Gethin Nadin runs hundreds of workshops with large organisations every year to discuss wellbeing and the workplace culture. He always starts with the same question. “If I stopped one of your employees in the street and I asked them if their employer cared about them, what would they say?”

Now more than ever, employees need to feel nurtured and looked after. An employer that shows an interest in the wellbeing of their workforce will foster a greater sense of goodwill and contentment among their workforce which, by definition, will improve the workplace culture.

Finding the right tool

But all the good intentions in the world are for nothing if employers don’t find the right wellbeing tool. Nadin estimates that there are some 400,000 wellbeing apps available for download but warns that the majority of them are scientifically unproven despite some of the technology being recommended by healthcare organisations such as the NHS in the UK.

This is where a proven wellbeing tool like BuddyBoost has a role to play. BuddyBoost has a growing range of programmes where participants commit to doing something that’s good for them for at least 26 days in a month. For example, in BuddyBoost Active, people commit to doing 26 minutes of physical activity each day. Participants rate their mood after doing their minutes, and the data from around 250,000 activities logged on the app shows that, on average, people get a 25% mood boost from the programme.

But crucially, BuddyBoost also has embedded in its programme a sense of community and mutual support. Participants form into groups of buddies in the BuddyBoost app to help and motivate one another to complete the challenge. A key aspect of the BuddyBoost experience is that it strengthens camaraderie and fosters a strong team spirit among colleagues.

Everyone taking part in a BuddyBoost challenge stays in touch on their company’s private community feed, posting messages and photos, boosting engagement and sense of unity. This fosters a spirit of open engagement in a company that improves camaraderie, and helps to promote a healthy and positive workplace culture.

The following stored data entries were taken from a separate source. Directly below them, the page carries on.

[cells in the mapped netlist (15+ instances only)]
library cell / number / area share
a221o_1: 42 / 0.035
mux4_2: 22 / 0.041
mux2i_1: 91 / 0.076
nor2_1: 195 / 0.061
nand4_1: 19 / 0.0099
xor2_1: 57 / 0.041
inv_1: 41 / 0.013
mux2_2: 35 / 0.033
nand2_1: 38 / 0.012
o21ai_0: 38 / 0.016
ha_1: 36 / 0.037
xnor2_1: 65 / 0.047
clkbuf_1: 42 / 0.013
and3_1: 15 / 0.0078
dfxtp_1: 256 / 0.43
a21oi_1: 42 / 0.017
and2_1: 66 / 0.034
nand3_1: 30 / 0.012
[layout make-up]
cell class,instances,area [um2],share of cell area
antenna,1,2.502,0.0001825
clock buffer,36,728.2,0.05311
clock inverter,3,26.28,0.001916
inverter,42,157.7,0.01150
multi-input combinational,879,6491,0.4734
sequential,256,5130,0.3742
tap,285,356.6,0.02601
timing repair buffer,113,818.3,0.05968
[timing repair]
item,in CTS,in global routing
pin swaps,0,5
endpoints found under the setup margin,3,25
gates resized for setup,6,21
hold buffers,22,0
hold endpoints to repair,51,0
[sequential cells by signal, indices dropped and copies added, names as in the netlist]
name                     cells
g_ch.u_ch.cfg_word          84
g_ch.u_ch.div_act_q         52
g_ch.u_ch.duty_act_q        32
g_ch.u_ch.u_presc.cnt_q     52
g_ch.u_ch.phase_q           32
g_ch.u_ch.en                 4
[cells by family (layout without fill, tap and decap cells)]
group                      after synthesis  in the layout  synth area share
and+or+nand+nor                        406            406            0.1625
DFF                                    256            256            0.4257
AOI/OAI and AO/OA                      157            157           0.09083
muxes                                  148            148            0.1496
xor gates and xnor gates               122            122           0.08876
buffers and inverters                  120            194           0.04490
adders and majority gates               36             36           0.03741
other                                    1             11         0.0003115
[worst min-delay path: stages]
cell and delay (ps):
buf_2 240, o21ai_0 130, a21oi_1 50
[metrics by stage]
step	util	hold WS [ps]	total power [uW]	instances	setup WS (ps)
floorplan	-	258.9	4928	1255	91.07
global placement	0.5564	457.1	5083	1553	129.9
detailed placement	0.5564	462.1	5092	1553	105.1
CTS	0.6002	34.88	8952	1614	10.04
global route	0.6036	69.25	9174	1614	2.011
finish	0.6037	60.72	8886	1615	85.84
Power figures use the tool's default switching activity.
--- config.mk ---
export PLATFORM = sky130hd
export DESIGN_NAME = src_addr_unit
export DESIGN_NICKNAME = d
export VERILOG_FILES = /design/src/rtl/src_addr_pkg.sv /design/src/rtl/sa_lane_check.sv /design/src/rtl/sa_step_calc.sv /design/src/rtl/src_addr_unit.sv
export SDC_FILE = /design/constraint.sdc
export NUM_CORES = 1
export LEC_CHECK = 0
export BUFFER_PORTS_ARGS = -buffer_cell sky130_fd_sc_hd__buf_2
export CAP_MARGIN = 15
export CORE_UTILIZATION = 48
export CTS_BUF_LIST = sky130_fd_sc_hd__clkbuf_16
export DETAILED_ROUTE_END_ITERATION = 12
export GPL_TIMING_DRIVEN = 0
export PLACE_DENSITY = 0.88
export SLEW_MARGIN = 40
export SYNTH_ARGS = -nofsm -noshare
export SYNTH_HDL_FRONTEND = slang
export SYNTH_SLANG_ARGS = --single-unit
--- constraint.sdc ---
create_clock -name clk -period 2.95 [get_ports clk]
set_input_delay 0.59 -clock clk [delete_from_list [all_inputs] [get_ports clk]]
set_output_delay 0.59 -clock clk [all_outputs]
set_load 0.01 [all_outputs]
--- src/rtl/src_addr_pkg.sv ---
// Package: shared types for the DMA source address counter.
// Assumes: the step mode and transfer size are single-bit selects.
package src_addr_pkg;

    typedef enum logic {
        ADDR_FIXED = 1'b0,
        ADDR_STEP  = 1'b1
    } addr_mode_e;

    typedef enum logic {
        XFER_BYTE = 1'b0,
        XFER_HALF = 1'b1
    } xfer_size_e;

endpackage

--- src/rtl/sa_lane_check.sv ---
// Module: sa_lane_check
// Classifies a register write as a legal full-width access or a
// faulty partial one. Assumes one strobe bit per byte lane.
module sa_lane_check #(
    parameter int BE_W = 2
) (
    input  logic            wr_en,
    input  logic [BE_W-1:0] wr_be,
    output logic            wr_full,
    output logic            wr_bad
);

    logic [BE_W:0] all_lanes;

    assign all_lanes[0] = 1'b1;

    // Chain the lane strobes: all must be set for a legal access.
    generate
        for (genvar g = 0; g < BE_W; g++) begin : g_lane
            assign all_lanes[g+1] = all_lanes[g] & wr_be[g];
        end
    endgenerate

    // Split the write request into legal and faulty accesses.
    always_comb begin
        wr_full = wr_en & all_lanes[BE_W];
        wr_bad  = wr_en & ~all_lanes[BE_W];
    end

endmodule

--- src/rtl/sa_step_calc.sv ---
// Module: sa_step_calc
// Computes the next running address for one transfer step.
// Assumes modulo 2^LOW_W wrap and no alignment correction.
module sa_step_calc
    import src_addr_pkg::*;
#(
    parameter int LOW_W       = 16,
    parameter int NARROW_STEP = 1,
    parameter int WIDE_STEP   = 2
) (
    input  logic [LOW_W-1:0] cur_addr,
    input  xfer_size_e       size_sel,
    output logic [LOW_W-1:0] next_addr
);

    localparam logic [LOW_W-1:0] NARROW_INC = LOW_W'(NARROW_STEP);
    localparam logic [LOW_W-1:0] WIDE_INC   = LOW_W'(WIDE_STEP);

    // Add the step selected by the transfer size; carry out is dropped.
    always_comb begin
        if (size_sel == XFER_HALF) next_addr = cur_addr + WIDE_INC;
        else                       next_addr = cur_addr + NARROW_INC;
    end

endmodule

--- src/rtl/src_addr_unit.sv ---
// Module: src_addr_unit
// Per-channel source address counter for a DMA channel limited to one
// 2^LOW_W byte window. Holds the low address half as a live register,
// emits it with a fixed upper half, steps it per transfer, freezes on
// transfer count underflow and flags non-halfword writes.
// Assumes: xfer_stb is a one-cycle pulse per transfer; the register
// content is undefined after reset until software writes it.
module src_addr_unit
    import src_addr_pkg::*;
#(
    parameter int              LOW_W    = 16,
    parameter logic [LOW_W-1:0] UPPER_HI = 16'h0080
) (
    input  logic               clk,
    input  logic               rst_n,
    input  logic               wr_en,
    input  logic [LOW_W-1:0]   wr_data,
    input  logic [LOW_W/8-1:0] wr_be,
    input  logic               xfer_stb,
    input  logic               mode_inc,
    input  logic               size_16,
    input  logic               cnt_underflow,
    output logic [LOW_W-1:0]   rd_data,
    output logic [2*LOW_W-1:0] src_addr,
    output logic               acc_err
);

    localparam int BE_W = LOW_W / 8;

    logic [LOW_W-1:0] cur_q;
    logic [LOW_W-1:0] step_val;
    logic             halted_q;
    logic             acc_err_q;
    logic             wr_full;
    logic             wr_bad;
    logic             do_step;
    addr_mode_e       mode_sel;
    xfer_size_e       size_sel;

    assign mode_sel = addr_mode_e'(mode_inc);
    assign size_sel = xfer_size_e'(size_16);

    sa_lane_check #(.BE_W(BE_W)) u_lane (
        .wr_en   (wr_en),
        .wr_be   (wr_be),
        .wr_full (wr_full),
        .wr_bad  (wr_bad)
    );

    sa_step_calc #(.LOW_W(LOW_W)) u_step (
        .cur_addr  (cur_q),
        .size_sel  (size_sel),
        .next_addr (step_val)
    );

    // Decide whether this cycle's strobe advances the address.
    always_comb begin
        do_step = xfer_stb & (mode_sel == ADDR_STEP) & ~halted_q;
    end

    // Live address register: a full write wins, otherwise step if allowed.
    always_ff @(posedge clk) begin
        if (wr_full)      cur_q <= wr_data;
        else if (do_step) cur_q <= step_val;
    end

    // Freeze state: set by underflow, cleared by a fresh full write.
    always_ff @(posedge clk) begin
        if (!rst_n)             halted_q <= 1'b0;
        else if (wr_full)       halted_q <= 1'b0;
        else if (cnt_underflow) halted_q <= 1'b1;
    end

    // Access error flag: one cycle after any partial-lane write.
    always_ff @(posedge clk) begin
        if (!rst_n) acc_err_q <= 1'b0;
        else        acc_err_q <= wr_bad;
    end

    // Drive outputs from the live register and the fixed upper half.
    always_comb begin
        rd_data  = cur_q;
        src_addr = {UPPER_HI, cur_q};
        acc_err  = acc_err_q;
    end

endmodule

==> impl_results.md <==
- Starting DRT DRC Count: 7
- Post-Syn Area: 1346 sq um
- GRT overflow: 0
- CORE AREA: 2567 sq um
- R2R Path End: rd_data[12]$_DFFE_PP_
- EDFF count, synth: 16
- Post-CTS setup buffers: 0
- Worst Max-Slew Pin Slew: a little under 700 ps
- Min Hold Slack: approximately 530 ps
- Hold endpoint: halted_q$_SDFFE_PP0P_
- Layout Utilization: 0.6993
- Avg WL per Cell: 11.06 um
- Post-synth cell types: 30
- Total Wirelength: 2764 um
- Hold_buf cts: 0
- Worst slew margin: 0.5508
- Layout area overhead: 33.36%
- DIE AREA: 3021 sq um
- Final setup TNS: 0 ps
- Final HPWL from detailed placement: about 2100 um
- Cell Pwr Density: 436.1 nW/um^2
- Reg-to-Reg Start: rd_data[1]$_DFFE_PP_
- RSZ-0062 raised after global routing: no
- Flops & latches, synth: 18
- Post-Syn Instances: 146
- Async S/R FF share, synth: 0
- Root Buffer: clkbuf_16
- Port bufs: 56
- CTS tree: yes
- ANT nets after route: 0
- Resized Gates After CTS: 0
- Reg2reg path depth: 5
- Post-synthesis sequential area ratio: 0.3866
- Critical path class: in2reg
- Die H: 54.96 um
- Vias/cell: approximately 4.7
- Share of layout cells above drive strength 1: 0.4500
- Slew Viols, Final: 0
- Avg Synthesized Cell Area: 9.221 sq um
- ANT cells: 0
- Static Leak: 0.0008338 uW
- Nets: around 250
- Cell row count: 18
- Top cell type's share of synthesized area: 0.3569
- Fmax achieved: 578.4 MHz
- Num ports: 74
- Max cap viols: 0
- H-Tree Depth: 1
- Post-synth top area cell: edfxtp_1
- Remaining DRCs: 0
- Count of final hold-check violations: 0
- Total Routing Usage GR: 0.1963
- CTS clk-pin slew, worst paths: 50 ps
- Clock skew: 2.611 ps
- Crit Path Max Fanout: 10
- HP Start: halted_q$_SDFFE_PP0P_
- DP Worst Slack: 999.6 ps
- Via count: around 1200
- Worst vdd ir: 0.0002829 V
- Final min period: approximately 1700 ps
- Crit end category: flip-flop
- Clk buf depth: 2
- Die extent in x: about 55 um
- Placed cell area: 1717 sq um
- YS warnings: 0
- Hold crit path type: reg2reg
- Final Cell Area: approximately 1800 sq um
- Flop2flop setup slack: ~1200 ps
- Critical Path Source Type: input pin
- Outcome: complete, no violations
- Ranking of synthesized cells by area: edfxtp_1 (36%), buf_4 (18%), nand2_1 (5.9%)
- Largest net degree at the start of global routing: 16
- CP arrival: 1710 ps
- Worst setup margin: 1221 ps
- Skew-Pair Late Insertion Delay: about 250 ps
- Initial antenna violation count: 0
- Setup violations, final: 0
- Vias in the first global route: between 900 and 1000
- Fill cells: 219
- Sink Count: 18
- Num CTS Buffers: 3
- Period utilization: 0.5861
- Final GP Congestion: 0.8139
- Most used DFF post-synth: edfxtp_1
- Hold path cells: 2
- Critical Path RT: 2930 ps
- TritonRoute pass-1 iters: 4
- Starting Density: 0.5244
- First-pass GRT wire length: 4146 um
## worst max-delay path: stages
cell,delay [ps]
buf_2,100
and3_1,150
clkbuf_1,320
clkbuf_1,380
o21ai_0,170
## state kept, by name, indices dropped and copies added (netlist names)
signal / count
acc_err: 1
halted_q: 1
rd_data: 16
## metrics by stage
| stage | total power [uW] | std cells |
|---|---|---|
| 4_1_cts | 787.3 | 250 |
| 3_5_place_dp | 516.3 | 246 |
| 5_1_grt | 824.2 | 250 |
| 3_3_place_gp | 511.1 | 246 |
| 6_report | 783.1 | 250 |
| 2_1_floorplan | 455.0 | 160 |
## final cells by class
class | count | area [sq um] | share of cell area
sequential | 18 | 520.5 | 0.2899
multi-input combinational | 103 | 604.3 | 0.3366
clock inverter | 1 | 3.754 | 0.002091
tap | 30 | 37.54 | 0.02091
inverter | 3 | 11.26 | 0.006272
buffer | 36 | 262.8 | 0.1463
clock buffer | 3 | 75.07 | 0.04181
timing repair buffer | 56 | 280.3 | 0.1561
## Yosys cell counts, types with 3 or more instances
| master | count |
|---|---|
| buf_4 | 32 |
| nand2_1 | 21 |
| edfxtp_1 | 16 |
| o21ai_0 | 13 |
| nor2_1 | 8 |
| xnor2_1 | 8 |
| nor3_1 | 5 |
| nand3_1 | 4 |
| a21oi_1 | 3 |
| clkbuf_1 | 3 |
| inv_1 | 3 |
| nand4_1 | 3 |
| xor2_1 | 3 |
## layout by cell type (no fill, tap or decap)
cell type	instances
buf_2	56
buf_4	32
nand2_1	21
conb_1	16
edfxtp_1	16
o21ai_0	13
nor2_1	8
xnor2_1	8
nor3_1	5
nand3_1	4
a21oi_1	3
inv_1	3
nand4_1	3
clkbuf_1	3
xor2_1	3
clkbuf_16	3
nand3b_1	2
a31oi_1	2
nor4_2	2
a31o_2	2
ha_1	2
dfxtp_1	2
nand4_4	1
buf_6	1
mux2i_4	1
a21bo_2	1
o211ai_1	1
and3_1	1
o21ai_1	1
o211a_1	1
mux2i_1	1
o31ai_1	1
clkinv_1	1
## how the worst max path moves through the flow
stage,slack (ps),start,cells after the start,to
detailed placement,1000,wr_en,5,rd_data[9]$_DFFE_PP_
global route,1120,wr_en,5,rd_data[11]$_DFFE_PP_
CTS,1250,rd_data[1]$_DFFE_PP_,5,rd_data[12]$_DFFE_PP_
floorplan,1290,size_16,5,rd_data[12]$_DFFE_PP_
finish,1220,wr_en,5,rd_data[9]$_DFFE_PP_
global placement,1030,wr_en,5,rd_data[11]$_DFFE_PP_
## where the power goes
group          switching (uW)  internal [uW]
Clock                    90.9            180
Combinational            86.9           93.5
Sequential               26.8            305
## layer usage
layer	track usage	vias to the layer above	wire length (um)
met5	0	-	0
met4	0.1125	0	61
met3	0.03552	5	173
met2	0.3233	45	1336
met1	0.2397	516	1192
li1	-	607	-
## kinds of logic (layout without fill, tap and decap cells)
family | Yosys count | count (layout) | synth area share
multiplexers | 2 | 2 | 0.02416
other | 2 | 16 | 0.005578
XOR/XNOR | 11 | 11 | 0.07157
buffers and inverters | 39 | 99 | 0.2035
AND/OR/NAND/NOR | 47 | 47 | 0.1784
AO/OA/AOI/OAI | 25 | 25 | 0.1115
adder cells (fa/ha/maj) | 2 | 2 | 0.01858
flip-flops | 18 | 18 | 0.3866
(Power assumes the default switching activity.)
### src/rtl/gr_step_reg.sv
module gr_step_reg #(
  parameter int CODE_W = 3
) (
  input  logic              clk,
  input  logic              rst,
  input  logic [CODE_W-1:0] target,
  input  logic              hold,
  output logic [CODE_W-1:0] code_q
);
  import gr_pkg::*;

  logic [CODE_W-1:0] code_d;

  assign code_d = CODE_W'(gr_next_code(8'(code_q), 8'(target), hold));

  always_ff @(posedge clk) begin
    if (rst) code_q <= '0;
    else     code_q <= code_d;
  end

endmodule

According to BuddyBoost co-founder Robert Tansey, witnessing the interactions between participants on the app is one of the most rewarding parts of his job. “Whether they’re posting pictures of their activities, encouraging each other to get out there and do their 26 minutes, or having open and healthy discussions about their physical and mental health, it’s an incredibly collaborative and supportive forum, where bonds are forged and friendships born. BuddyBoost might improve people’s wellbeing thanks to the focus on doing something that’s good for you each day, but it is also going some way to forming something more fundamental and long-lasting.”

As Gethin Nadin concludes, the best way to stay healthy and productive is through relationships. “The most effective way that people can deal with burnout is to have more people in their life that they can trust and speak to… That doesn’t just mean friends and family, that means people we work with.”

A wellbeing tool that can improve overall wellbeing, boost mood, and get people talking – that’s something worth talking about.